(Collected data entries)
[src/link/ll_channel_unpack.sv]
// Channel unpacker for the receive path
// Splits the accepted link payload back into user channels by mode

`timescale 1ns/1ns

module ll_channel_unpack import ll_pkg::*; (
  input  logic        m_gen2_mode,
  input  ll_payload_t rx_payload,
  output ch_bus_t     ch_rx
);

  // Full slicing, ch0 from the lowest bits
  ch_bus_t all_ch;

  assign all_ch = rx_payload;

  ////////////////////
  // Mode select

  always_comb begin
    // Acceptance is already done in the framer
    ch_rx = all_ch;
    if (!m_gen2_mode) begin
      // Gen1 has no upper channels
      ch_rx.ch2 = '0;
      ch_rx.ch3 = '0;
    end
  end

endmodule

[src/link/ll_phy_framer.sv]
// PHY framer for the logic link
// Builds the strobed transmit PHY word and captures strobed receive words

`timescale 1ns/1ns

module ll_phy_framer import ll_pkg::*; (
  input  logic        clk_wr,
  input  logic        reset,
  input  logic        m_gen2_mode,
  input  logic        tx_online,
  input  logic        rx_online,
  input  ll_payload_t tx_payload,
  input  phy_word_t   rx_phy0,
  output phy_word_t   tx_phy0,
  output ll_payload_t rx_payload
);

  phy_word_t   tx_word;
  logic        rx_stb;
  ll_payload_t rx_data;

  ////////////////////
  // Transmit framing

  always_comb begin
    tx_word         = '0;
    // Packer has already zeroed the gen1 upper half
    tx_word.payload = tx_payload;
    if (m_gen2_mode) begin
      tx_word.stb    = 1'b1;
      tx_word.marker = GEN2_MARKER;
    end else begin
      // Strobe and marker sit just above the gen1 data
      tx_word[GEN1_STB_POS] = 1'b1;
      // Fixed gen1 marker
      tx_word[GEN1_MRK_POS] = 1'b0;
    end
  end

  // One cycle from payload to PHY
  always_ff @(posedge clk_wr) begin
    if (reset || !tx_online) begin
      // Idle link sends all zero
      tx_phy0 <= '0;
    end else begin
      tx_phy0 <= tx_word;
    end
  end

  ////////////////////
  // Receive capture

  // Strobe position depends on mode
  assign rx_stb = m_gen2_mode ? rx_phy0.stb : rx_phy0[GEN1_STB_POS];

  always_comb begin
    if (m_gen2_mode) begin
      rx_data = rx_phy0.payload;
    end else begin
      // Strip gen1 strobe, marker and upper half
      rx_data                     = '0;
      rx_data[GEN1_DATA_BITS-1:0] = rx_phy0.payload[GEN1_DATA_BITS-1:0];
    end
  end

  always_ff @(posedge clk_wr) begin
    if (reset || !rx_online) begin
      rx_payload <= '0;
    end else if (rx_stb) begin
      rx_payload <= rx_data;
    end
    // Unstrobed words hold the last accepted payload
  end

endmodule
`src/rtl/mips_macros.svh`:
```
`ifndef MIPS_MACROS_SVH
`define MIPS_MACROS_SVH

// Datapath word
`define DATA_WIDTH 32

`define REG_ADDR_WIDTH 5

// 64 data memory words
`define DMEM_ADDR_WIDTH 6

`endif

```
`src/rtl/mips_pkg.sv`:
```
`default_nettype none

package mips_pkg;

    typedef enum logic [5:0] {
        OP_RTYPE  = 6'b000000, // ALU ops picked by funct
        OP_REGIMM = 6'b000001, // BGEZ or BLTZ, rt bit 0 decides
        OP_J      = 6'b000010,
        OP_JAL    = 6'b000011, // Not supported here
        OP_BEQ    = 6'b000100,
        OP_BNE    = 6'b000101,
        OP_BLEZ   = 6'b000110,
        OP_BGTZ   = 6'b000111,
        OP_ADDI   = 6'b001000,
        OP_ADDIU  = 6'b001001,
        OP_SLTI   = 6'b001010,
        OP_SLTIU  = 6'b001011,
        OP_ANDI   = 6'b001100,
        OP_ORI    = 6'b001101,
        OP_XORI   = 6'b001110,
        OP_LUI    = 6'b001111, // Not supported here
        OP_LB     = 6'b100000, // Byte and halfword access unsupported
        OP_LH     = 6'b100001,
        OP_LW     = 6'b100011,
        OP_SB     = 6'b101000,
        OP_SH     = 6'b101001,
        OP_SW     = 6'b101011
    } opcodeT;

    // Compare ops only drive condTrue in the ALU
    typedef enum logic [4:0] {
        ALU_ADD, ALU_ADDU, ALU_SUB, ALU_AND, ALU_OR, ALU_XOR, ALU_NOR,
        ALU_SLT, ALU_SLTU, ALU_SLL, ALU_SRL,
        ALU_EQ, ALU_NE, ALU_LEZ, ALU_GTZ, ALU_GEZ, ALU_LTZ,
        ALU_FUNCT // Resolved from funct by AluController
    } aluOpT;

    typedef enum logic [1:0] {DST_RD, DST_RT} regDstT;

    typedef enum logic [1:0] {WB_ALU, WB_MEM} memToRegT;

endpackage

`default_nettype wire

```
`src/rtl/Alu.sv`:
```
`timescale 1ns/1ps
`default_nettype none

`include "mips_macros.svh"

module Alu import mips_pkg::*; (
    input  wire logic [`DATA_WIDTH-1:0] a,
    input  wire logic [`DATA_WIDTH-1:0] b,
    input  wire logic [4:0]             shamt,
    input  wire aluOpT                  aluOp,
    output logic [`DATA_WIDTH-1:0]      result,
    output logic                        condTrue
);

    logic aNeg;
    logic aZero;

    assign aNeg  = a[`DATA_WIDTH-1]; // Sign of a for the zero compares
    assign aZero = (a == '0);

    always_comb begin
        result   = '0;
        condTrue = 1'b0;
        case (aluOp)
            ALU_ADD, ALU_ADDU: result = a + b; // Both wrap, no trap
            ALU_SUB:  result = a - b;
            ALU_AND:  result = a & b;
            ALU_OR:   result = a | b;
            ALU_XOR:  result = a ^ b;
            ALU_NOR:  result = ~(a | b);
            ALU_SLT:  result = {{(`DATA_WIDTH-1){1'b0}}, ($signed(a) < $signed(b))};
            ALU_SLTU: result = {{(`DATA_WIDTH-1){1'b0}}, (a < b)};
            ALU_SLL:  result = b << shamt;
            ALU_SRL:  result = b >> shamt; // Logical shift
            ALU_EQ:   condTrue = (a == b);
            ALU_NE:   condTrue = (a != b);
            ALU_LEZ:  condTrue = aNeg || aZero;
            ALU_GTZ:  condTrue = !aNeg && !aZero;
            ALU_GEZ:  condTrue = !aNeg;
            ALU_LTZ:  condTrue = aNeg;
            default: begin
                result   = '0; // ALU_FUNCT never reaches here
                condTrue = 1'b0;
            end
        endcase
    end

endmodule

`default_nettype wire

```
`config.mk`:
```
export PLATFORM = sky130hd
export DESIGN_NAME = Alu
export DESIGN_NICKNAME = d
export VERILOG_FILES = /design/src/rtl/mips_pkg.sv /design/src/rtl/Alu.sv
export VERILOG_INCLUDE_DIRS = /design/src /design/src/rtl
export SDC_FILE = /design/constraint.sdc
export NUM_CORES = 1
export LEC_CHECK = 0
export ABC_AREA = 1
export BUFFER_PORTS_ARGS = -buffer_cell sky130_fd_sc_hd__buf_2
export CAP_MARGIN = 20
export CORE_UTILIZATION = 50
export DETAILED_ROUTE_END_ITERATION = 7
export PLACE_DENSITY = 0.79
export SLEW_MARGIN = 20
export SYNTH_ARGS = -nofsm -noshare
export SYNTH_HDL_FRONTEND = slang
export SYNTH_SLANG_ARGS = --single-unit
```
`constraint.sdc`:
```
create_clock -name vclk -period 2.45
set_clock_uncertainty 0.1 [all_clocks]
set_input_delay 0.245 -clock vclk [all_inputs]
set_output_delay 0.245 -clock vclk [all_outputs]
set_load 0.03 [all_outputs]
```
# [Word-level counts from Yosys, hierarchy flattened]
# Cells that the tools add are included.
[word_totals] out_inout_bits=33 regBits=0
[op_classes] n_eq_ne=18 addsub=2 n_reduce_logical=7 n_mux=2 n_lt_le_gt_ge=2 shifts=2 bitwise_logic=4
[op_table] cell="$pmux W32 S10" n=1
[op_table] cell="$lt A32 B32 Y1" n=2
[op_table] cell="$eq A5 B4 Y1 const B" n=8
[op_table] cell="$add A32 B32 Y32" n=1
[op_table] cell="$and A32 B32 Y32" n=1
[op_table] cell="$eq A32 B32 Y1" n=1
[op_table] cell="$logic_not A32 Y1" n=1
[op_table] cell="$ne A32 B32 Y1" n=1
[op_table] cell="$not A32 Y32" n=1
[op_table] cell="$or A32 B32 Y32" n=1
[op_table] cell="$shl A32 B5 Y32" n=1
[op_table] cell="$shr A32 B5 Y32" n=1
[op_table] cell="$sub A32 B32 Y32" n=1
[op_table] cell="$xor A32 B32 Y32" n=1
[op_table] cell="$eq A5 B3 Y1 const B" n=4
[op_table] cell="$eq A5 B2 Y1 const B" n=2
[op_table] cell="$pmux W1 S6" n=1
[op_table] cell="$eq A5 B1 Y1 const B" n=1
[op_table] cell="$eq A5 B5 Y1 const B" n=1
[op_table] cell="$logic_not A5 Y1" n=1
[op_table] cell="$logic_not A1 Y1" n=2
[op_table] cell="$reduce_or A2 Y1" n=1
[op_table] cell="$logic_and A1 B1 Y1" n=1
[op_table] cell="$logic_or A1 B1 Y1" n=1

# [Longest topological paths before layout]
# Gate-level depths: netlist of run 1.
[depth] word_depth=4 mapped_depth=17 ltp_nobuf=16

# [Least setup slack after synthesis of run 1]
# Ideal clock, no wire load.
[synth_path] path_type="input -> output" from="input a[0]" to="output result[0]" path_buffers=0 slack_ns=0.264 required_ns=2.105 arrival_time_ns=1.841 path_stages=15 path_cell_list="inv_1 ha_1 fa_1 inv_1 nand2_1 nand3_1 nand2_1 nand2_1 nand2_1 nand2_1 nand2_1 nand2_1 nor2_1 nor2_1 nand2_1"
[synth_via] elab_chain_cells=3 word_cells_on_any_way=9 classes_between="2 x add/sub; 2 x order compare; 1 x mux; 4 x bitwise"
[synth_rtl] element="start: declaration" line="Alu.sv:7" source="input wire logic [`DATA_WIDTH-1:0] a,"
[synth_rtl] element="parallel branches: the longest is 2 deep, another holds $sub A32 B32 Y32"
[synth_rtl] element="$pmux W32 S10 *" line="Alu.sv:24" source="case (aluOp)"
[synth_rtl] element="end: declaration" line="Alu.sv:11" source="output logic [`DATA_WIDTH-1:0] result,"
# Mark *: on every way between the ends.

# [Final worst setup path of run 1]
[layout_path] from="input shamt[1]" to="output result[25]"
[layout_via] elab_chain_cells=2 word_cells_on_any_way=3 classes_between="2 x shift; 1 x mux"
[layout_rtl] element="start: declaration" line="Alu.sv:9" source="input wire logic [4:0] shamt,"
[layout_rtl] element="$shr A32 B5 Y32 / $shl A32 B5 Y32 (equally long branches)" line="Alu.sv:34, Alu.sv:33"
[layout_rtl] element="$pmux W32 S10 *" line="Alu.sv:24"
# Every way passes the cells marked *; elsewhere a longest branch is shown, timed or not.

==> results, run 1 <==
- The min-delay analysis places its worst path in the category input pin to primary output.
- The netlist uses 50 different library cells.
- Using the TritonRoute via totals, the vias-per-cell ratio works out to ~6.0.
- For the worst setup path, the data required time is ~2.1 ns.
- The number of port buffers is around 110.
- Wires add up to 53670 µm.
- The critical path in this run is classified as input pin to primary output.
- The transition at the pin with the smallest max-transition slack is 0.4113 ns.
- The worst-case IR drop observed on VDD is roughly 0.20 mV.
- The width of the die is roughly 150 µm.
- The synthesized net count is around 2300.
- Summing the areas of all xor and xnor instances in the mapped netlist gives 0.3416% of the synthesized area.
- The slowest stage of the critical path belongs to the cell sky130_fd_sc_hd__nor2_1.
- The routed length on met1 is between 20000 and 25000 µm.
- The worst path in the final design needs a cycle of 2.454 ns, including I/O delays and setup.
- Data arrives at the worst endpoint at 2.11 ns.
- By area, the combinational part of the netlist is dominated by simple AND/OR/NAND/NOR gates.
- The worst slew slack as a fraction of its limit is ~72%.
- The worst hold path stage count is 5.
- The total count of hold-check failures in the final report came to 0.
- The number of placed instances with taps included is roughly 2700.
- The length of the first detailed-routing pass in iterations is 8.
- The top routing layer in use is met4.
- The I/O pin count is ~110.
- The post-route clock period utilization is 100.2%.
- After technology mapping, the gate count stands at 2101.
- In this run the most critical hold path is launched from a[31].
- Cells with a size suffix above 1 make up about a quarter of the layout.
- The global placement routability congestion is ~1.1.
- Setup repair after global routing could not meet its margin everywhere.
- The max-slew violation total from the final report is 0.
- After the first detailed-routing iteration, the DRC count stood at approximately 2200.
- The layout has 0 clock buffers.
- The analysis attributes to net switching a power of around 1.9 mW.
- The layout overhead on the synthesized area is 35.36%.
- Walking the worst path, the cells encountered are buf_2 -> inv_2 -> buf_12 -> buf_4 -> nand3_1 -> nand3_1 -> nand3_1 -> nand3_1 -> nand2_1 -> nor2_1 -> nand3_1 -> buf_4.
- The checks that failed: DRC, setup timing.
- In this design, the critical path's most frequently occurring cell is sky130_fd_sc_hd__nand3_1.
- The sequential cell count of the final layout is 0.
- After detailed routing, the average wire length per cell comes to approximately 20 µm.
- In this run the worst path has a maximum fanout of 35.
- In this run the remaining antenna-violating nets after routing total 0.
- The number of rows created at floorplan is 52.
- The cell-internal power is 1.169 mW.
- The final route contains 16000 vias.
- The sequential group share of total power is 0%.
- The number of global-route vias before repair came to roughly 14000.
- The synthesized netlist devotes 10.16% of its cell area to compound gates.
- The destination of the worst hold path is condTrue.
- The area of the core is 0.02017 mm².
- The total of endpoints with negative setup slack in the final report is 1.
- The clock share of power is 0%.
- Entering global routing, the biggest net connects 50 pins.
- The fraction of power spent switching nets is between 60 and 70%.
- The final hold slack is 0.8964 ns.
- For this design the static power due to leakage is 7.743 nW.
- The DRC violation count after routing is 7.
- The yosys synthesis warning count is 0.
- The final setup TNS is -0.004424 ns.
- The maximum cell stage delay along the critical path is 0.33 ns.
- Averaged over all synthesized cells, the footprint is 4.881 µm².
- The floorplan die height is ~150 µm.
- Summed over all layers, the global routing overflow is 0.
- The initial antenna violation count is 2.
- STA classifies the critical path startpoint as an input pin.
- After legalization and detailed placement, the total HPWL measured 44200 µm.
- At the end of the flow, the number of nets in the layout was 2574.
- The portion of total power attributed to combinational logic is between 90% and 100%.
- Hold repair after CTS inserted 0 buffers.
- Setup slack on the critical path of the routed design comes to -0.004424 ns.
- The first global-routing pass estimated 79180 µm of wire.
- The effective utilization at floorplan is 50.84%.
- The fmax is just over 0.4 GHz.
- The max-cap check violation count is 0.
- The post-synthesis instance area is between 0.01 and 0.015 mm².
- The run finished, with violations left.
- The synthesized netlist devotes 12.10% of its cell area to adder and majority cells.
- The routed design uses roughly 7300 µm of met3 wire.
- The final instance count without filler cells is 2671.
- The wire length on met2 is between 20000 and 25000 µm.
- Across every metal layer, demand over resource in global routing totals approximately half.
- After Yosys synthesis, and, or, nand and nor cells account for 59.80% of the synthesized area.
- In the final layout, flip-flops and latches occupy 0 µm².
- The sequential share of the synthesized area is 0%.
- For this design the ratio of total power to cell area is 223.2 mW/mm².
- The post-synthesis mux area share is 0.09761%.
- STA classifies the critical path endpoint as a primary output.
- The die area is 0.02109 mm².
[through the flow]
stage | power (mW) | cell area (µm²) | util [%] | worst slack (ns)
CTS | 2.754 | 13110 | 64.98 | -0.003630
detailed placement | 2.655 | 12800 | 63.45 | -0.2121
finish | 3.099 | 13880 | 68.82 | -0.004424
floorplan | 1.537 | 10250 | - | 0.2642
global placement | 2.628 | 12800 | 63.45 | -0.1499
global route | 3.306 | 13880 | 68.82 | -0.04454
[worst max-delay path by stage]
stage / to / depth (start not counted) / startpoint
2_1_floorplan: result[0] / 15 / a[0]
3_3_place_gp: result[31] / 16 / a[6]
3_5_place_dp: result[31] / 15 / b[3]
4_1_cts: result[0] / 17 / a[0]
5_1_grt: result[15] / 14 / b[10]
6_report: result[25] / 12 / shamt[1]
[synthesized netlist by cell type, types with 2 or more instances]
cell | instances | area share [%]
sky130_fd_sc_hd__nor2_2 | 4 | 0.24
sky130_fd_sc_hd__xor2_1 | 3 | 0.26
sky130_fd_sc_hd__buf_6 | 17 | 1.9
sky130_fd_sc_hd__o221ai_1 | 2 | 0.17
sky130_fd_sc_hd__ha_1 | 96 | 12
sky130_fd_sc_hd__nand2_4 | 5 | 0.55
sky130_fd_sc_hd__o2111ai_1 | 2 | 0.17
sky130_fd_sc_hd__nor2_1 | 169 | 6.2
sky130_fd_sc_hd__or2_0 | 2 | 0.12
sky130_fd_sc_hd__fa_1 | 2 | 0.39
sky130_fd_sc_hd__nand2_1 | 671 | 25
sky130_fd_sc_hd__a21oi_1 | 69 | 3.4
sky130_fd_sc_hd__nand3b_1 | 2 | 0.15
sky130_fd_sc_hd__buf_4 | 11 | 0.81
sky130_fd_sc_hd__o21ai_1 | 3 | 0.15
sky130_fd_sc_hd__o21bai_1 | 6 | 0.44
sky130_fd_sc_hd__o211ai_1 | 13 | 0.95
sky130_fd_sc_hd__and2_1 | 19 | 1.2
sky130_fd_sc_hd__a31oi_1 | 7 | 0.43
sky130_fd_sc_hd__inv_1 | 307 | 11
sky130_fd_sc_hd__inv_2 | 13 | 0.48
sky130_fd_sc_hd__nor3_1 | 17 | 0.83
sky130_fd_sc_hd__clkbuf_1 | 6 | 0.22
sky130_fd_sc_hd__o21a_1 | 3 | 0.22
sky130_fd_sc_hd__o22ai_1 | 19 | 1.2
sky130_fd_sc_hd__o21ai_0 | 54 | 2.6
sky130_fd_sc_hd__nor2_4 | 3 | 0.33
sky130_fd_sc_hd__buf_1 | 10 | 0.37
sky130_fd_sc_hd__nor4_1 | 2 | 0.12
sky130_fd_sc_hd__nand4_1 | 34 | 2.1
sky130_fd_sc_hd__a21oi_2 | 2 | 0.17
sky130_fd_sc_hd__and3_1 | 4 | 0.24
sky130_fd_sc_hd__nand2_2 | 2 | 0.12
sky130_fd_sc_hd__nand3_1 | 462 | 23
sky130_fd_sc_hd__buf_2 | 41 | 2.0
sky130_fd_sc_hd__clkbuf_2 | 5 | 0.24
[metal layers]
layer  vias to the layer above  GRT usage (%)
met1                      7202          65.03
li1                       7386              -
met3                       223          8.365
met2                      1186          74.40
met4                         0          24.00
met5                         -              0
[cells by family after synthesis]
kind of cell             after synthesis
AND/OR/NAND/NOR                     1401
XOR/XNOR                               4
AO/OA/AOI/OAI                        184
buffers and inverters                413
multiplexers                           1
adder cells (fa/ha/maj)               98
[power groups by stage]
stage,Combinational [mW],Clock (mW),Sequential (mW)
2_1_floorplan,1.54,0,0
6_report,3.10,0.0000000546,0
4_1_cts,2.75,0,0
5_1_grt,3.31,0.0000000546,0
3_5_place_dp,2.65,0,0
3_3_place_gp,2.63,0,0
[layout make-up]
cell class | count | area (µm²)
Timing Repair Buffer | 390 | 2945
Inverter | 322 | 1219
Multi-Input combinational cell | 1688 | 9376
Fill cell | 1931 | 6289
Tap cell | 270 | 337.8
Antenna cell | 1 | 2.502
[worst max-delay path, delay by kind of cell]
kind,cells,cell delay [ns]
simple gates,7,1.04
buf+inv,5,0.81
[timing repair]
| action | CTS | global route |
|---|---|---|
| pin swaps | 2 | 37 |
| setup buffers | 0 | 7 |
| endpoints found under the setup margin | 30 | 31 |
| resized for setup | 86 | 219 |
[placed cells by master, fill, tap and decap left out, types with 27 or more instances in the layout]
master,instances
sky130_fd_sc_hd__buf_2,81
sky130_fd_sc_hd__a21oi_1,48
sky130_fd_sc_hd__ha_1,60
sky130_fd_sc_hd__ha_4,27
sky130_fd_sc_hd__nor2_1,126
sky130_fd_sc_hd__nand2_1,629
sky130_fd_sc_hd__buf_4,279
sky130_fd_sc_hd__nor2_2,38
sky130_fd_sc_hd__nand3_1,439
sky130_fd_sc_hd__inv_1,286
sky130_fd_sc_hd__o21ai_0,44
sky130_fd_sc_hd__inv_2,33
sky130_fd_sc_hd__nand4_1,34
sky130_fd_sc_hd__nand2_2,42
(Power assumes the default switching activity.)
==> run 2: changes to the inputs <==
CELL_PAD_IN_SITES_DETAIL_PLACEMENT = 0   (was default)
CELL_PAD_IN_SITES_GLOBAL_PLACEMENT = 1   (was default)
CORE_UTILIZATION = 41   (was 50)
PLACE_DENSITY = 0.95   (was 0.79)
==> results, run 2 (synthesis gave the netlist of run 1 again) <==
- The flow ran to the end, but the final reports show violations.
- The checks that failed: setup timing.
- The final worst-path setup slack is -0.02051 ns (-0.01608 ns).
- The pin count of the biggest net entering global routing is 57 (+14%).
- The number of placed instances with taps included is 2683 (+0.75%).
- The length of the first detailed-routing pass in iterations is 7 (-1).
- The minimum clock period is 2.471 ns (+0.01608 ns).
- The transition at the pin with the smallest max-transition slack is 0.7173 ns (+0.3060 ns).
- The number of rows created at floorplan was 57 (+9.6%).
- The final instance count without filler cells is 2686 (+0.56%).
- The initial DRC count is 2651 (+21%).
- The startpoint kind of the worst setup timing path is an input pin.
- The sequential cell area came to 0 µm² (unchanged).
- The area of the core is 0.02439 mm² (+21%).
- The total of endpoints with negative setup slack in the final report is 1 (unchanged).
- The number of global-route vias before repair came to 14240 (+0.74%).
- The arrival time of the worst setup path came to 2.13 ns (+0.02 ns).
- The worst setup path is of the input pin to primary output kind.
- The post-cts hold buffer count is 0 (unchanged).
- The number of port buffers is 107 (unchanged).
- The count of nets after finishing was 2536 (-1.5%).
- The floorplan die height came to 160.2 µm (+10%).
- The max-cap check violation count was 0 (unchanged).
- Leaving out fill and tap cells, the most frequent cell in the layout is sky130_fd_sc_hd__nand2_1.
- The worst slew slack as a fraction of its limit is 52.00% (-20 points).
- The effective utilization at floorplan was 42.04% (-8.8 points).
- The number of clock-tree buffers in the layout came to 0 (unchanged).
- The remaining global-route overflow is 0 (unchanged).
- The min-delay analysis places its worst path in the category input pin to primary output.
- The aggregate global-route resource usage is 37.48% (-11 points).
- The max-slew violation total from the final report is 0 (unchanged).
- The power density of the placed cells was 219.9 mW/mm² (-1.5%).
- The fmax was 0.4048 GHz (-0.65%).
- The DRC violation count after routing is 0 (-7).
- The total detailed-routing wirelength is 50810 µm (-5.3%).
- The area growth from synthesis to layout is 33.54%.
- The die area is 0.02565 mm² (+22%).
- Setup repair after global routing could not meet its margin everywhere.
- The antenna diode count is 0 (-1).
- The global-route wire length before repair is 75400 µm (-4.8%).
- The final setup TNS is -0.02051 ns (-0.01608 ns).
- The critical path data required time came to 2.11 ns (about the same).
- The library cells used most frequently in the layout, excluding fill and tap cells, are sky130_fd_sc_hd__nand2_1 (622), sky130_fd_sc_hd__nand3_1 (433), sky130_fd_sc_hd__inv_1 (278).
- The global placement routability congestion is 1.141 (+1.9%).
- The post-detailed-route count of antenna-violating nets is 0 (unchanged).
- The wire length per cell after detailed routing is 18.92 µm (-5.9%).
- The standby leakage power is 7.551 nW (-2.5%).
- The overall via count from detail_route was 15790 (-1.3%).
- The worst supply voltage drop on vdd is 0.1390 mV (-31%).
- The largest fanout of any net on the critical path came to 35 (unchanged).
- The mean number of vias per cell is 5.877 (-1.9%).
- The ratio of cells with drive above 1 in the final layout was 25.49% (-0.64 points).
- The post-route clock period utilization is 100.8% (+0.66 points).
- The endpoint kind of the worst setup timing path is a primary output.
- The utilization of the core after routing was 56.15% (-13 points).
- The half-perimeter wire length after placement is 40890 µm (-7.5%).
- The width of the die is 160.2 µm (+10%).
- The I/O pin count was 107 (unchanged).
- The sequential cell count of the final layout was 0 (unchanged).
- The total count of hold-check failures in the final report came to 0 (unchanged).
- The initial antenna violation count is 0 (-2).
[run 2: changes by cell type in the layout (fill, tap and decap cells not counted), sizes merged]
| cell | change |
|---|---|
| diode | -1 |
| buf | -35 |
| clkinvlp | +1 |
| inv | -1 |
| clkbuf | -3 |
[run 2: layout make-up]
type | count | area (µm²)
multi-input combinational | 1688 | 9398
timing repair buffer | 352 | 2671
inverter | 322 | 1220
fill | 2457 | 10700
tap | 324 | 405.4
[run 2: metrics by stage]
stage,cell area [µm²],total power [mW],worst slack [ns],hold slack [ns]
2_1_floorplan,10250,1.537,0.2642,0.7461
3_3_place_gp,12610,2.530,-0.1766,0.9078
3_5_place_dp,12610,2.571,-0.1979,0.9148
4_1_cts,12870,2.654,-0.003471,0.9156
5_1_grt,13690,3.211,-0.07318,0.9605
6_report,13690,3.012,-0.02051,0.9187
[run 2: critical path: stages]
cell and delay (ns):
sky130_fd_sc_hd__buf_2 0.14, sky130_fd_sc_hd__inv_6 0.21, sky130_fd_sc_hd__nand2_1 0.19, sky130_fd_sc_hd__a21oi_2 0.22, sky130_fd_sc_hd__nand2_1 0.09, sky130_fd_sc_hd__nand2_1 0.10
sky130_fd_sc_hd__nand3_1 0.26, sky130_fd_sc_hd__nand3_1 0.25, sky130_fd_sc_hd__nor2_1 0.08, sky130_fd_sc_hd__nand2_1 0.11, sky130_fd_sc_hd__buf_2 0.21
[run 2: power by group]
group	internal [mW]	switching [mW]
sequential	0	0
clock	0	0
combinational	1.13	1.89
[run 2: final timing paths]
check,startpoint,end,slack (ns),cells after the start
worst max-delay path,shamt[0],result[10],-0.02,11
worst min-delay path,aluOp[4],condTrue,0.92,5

- [Work instruction]
Reproduce exactly the lines that run from the start of the records to the line with "[src/link/ll_phy_framer.sv]", both included.

- [Task answer]
[src/link/ll_channel_unpack.sv]
// Channel unpacker for the receive path
// Splits the accepted link payload back into user channels by mode

`timescale 1ns/1ns

module ll_channel_unpack import ll_pkg::*; (
  input  logic        m_gen2_mode,
  input  ll_payload_t rx_payload,
  output ch_bus_t     ch_rx
);

  // Full slicing, ch0 from the lowest bits
  ch_bus_t all_ch;

  assign all_ch = rx_payload;

  ////////////////////
  // Mode select

  always_comb begin
    // Acceptance is already done in the framer
    ch_rx = all_ch;
    if (!m_gen2_mode) begin
      // Gen1 has no upper channels
      ch_rx.ch2 = '0;
      ch_rx.ch3 = '0;
    end
  end

endmodule

[src/link/ll_phy_framer.sv]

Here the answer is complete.